- Opening Delimiter -
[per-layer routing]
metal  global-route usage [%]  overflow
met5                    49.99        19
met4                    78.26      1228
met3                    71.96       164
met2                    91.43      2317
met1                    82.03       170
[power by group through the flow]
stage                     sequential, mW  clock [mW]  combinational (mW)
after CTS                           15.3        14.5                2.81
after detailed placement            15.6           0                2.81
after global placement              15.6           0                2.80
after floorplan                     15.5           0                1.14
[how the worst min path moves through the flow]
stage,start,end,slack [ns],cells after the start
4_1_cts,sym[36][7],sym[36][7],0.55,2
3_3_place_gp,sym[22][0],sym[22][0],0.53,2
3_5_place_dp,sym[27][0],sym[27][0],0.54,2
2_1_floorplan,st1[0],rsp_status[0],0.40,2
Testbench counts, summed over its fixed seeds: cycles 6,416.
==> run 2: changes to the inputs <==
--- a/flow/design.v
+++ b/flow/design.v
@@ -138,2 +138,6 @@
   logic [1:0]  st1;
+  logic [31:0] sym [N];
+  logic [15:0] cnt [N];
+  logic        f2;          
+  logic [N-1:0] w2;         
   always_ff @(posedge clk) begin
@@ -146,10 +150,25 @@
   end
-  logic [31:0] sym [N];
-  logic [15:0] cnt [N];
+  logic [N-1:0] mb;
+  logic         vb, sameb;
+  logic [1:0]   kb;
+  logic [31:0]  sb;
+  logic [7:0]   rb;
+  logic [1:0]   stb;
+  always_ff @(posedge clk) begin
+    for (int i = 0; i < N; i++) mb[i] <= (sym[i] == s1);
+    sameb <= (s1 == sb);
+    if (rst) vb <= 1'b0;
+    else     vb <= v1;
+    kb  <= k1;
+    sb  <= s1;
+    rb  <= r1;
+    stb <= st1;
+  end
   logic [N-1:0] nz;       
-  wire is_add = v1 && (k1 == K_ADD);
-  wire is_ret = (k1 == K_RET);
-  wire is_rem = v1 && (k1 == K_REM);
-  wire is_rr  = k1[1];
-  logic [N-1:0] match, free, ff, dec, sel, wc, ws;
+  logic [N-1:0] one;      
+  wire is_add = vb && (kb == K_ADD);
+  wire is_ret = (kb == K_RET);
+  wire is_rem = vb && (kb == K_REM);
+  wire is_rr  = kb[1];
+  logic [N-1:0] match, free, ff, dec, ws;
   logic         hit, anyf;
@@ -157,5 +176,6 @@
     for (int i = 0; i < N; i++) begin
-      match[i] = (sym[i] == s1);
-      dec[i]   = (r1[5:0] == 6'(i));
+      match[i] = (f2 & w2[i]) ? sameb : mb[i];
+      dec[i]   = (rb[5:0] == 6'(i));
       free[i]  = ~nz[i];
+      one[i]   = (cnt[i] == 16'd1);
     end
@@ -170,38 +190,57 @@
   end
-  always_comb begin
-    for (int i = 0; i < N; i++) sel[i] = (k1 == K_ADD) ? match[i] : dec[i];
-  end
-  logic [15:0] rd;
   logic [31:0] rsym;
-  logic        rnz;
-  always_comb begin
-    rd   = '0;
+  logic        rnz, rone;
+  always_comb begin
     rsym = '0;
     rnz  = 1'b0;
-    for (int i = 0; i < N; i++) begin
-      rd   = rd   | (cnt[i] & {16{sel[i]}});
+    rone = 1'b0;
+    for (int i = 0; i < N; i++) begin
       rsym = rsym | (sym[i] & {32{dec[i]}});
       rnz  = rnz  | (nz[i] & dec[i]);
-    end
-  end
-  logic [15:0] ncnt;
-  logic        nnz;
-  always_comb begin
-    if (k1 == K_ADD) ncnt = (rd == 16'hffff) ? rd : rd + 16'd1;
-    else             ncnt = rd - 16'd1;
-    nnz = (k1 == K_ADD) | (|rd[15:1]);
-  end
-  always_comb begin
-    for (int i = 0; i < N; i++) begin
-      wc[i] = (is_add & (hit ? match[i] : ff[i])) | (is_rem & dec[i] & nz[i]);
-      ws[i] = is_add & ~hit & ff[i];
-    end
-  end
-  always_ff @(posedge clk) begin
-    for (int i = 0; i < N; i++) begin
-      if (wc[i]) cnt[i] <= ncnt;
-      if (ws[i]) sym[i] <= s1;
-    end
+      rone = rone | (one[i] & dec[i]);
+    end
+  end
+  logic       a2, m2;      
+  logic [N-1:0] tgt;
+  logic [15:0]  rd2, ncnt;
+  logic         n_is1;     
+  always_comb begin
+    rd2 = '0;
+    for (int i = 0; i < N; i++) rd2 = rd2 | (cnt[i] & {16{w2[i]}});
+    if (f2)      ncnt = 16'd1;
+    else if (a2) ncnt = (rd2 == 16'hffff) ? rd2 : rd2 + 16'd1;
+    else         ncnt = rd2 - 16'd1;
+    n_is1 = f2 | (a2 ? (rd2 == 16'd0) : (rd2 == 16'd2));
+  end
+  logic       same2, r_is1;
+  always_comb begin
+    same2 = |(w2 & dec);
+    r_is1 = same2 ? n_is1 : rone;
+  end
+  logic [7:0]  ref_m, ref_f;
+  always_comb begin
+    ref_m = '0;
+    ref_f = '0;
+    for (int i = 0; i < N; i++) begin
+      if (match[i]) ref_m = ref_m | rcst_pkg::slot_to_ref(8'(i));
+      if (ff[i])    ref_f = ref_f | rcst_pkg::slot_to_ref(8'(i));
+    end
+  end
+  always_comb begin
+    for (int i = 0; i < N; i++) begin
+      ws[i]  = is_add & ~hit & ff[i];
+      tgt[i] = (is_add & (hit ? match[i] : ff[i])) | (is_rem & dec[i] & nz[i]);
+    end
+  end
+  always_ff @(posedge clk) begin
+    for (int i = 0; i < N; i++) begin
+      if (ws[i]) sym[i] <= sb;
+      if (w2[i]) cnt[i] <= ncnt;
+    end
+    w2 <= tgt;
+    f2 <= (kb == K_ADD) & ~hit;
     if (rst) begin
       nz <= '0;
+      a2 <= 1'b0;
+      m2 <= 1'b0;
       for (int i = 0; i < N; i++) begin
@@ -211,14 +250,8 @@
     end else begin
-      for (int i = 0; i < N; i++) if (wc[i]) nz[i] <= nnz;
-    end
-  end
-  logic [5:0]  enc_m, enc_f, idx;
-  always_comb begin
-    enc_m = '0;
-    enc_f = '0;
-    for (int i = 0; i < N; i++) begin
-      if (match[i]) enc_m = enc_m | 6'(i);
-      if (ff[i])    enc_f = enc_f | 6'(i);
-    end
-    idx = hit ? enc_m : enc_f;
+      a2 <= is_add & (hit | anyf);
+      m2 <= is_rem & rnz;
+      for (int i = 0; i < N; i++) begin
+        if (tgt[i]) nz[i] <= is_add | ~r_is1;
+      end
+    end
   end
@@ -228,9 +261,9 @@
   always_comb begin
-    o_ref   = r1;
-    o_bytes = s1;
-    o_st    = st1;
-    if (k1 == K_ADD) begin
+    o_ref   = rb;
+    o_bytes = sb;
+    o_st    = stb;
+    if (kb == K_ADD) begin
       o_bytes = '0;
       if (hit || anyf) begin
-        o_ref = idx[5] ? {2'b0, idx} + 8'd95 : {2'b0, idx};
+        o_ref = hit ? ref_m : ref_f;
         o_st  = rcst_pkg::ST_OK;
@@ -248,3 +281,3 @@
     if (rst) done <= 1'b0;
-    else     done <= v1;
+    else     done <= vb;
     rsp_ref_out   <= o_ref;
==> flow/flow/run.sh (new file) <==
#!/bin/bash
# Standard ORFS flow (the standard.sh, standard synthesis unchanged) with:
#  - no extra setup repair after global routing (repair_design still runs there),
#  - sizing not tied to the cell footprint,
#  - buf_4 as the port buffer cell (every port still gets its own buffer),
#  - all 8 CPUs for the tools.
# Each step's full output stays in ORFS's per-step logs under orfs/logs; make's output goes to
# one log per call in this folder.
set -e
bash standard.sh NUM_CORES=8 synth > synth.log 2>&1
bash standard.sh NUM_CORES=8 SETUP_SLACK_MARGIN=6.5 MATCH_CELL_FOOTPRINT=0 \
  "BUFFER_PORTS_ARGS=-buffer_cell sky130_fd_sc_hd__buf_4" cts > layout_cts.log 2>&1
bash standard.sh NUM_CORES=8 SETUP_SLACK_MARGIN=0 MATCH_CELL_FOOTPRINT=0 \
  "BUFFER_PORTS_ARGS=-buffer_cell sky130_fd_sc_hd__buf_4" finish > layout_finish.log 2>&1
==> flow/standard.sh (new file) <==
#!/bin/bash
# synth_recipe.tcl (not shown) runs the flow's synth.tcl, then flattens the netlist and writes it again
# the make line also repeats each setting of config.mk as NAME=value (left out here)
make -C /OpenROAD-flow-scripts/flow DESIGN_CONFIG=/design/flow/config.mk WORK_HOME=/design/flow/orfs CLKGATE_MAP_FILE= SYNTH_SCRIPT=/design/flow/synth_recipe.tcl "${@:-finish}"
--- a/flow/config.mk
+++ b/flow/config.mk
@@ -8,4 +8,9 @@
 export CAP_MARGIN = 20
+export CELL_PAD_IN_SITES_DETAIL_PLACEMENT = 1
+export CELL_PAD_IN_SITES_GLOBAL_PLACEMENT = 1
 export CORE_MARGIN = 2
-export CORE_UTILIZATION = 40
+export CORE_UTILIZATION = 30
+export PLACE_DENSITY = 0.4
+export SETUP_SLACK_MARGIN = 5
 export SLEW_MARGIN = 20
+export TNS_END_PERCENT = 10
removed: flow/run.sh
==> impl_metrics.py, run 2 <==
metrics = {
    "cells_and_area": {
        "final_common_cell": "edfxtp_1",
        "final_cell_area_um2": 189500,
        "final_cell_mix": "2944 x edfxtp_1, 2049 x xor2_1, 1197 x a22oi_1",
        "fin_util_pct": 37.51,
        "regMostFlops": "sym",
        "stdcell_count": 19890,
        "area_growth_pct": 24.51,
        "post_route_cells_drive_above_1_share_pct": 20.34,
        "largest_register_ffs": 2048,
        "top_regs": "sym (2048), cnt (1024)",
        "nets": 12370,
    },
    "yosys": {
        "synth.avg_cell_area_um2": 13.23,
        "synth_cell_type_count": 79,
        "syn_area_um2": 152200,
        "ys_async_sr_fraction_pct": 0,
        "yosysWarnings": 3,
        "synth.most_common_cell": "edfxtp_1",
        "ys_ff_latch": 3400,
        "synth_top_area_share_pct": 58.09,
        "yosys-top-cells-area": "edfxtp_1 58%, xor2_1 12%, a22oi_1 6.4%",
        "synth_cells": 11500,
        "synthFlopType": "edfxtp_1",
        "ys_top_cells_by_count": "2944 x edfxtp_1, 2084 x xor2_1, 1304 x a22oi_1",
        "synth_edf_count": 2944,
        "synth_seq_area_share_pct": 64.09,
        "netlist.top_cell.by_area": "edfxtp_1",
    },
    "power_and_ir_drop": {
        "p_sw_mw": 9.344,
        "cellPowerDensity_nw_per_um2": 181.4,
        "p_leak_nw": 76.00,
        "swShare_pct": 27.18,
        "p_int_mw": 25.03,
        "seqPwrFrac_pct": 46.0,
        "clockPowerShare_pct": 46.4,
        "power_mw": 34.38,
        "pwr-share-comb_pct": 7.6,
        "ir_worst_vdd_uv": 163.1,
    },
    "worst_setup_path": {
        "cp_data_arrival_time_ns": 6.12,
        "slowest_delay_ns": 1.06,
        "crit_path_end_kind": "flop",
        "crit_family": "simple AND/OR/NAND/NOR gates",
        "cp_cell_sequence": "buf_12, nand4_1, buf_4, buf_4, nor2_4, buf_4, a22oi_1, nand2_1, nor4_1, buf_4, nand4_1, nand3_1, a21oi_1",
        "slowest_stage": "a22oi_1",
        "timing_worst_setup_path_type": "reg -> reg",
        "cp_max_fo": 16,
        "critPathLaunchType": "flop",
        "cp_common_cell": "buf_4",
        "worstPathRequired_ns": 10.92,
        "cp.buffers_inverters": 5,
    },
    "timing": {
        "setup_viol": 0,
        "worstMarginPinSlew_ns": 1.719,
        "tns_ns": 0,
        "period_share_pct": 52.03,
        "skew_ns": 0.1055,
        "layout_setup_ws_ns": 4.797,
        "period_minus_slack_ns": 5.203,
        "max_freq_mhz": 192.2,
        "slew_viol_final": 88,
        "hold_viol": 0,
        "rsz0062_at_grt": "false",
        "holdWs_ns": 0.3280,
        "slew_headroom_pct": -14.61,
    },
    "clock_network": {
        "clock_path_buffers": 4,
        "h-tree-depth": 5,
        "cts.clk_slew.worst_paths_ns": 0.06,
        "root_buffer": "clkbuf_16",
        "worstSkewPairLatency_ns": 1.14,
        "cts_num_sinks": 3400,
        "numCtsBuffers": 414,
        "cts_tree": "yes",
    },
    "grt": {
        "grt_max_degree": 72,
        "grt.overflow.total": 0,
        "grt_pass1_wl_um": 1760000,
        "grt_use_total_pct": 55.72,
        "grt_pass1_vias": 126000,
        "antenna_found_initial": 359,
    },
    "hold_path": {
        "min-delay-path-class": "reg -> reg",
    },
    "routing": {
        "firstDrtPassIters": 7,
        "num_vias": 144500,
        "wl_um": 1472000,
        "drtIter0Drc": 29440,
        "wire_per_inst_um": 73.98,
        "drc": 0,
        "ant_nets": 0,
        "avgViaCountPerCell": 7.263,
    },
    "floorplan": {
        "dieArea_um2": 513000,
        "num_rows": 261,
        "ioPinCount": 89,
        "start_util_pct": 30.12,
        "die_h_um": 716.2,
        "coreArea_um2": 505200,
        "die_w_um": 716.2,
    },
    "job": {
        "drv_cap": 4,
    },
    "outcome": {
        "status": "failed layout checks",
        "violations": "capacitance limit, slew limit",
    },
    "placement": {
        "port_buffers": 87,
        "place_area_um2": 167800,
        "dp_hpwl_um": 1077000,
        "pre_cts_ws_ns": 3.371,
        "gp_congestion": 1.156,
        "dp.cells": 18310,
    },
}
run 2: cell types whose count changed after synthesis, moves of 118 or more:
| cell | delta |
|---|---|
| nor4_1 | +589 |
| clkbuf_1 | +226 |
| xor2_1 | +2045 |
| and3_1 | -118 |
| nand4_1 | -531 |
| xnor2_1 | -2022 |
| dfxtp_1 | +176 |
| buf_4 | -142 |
- Closing Delimiter -
### How to complete this task
Please copy, exactly as written, every line in the listing above from the line with "(nz[i] & dec[i]);" up to and including the line with "logic [N-1:0] tgt;".

### Result
       rnz  = rnz  | (nz[i] & dec[i]);
-    end
-  end
-  logic [15:0] ncnt;
-  logic        nnz;
-  always_comb begin
-    if (k1 == K_ADD) ncnt = (rd == 16'hffff) ? rd : rd + 16'd1;
-    else             ncnt = rd - 16'd1;
-    nnz = (k1 == K_ADD) | (|rd[15:1]);
-  end
-  always_comb begin
-    for (int i = 0; i < N; i++) begin
-      wc[i] = (is_add & (hit ? match[i] : ff[i])) | (is_rem & dec[i] & nz[i]);
-      ws[i] = is_add & ~hit & ff[i];
-    end
-  end
-  always_ff @(posedge clk) begin
-    for (int i = 0; i < N; i++) begin
-      if (wc[i]) cnt[i] <= ncnt;
-      if (ws[i]) sym[i] <= s1;
-    end
+      rone = rone | (one[i] & dec[i]);
+    end
+  end
+  logic       a2, m2;      
+  logic [N-1:0] tgt;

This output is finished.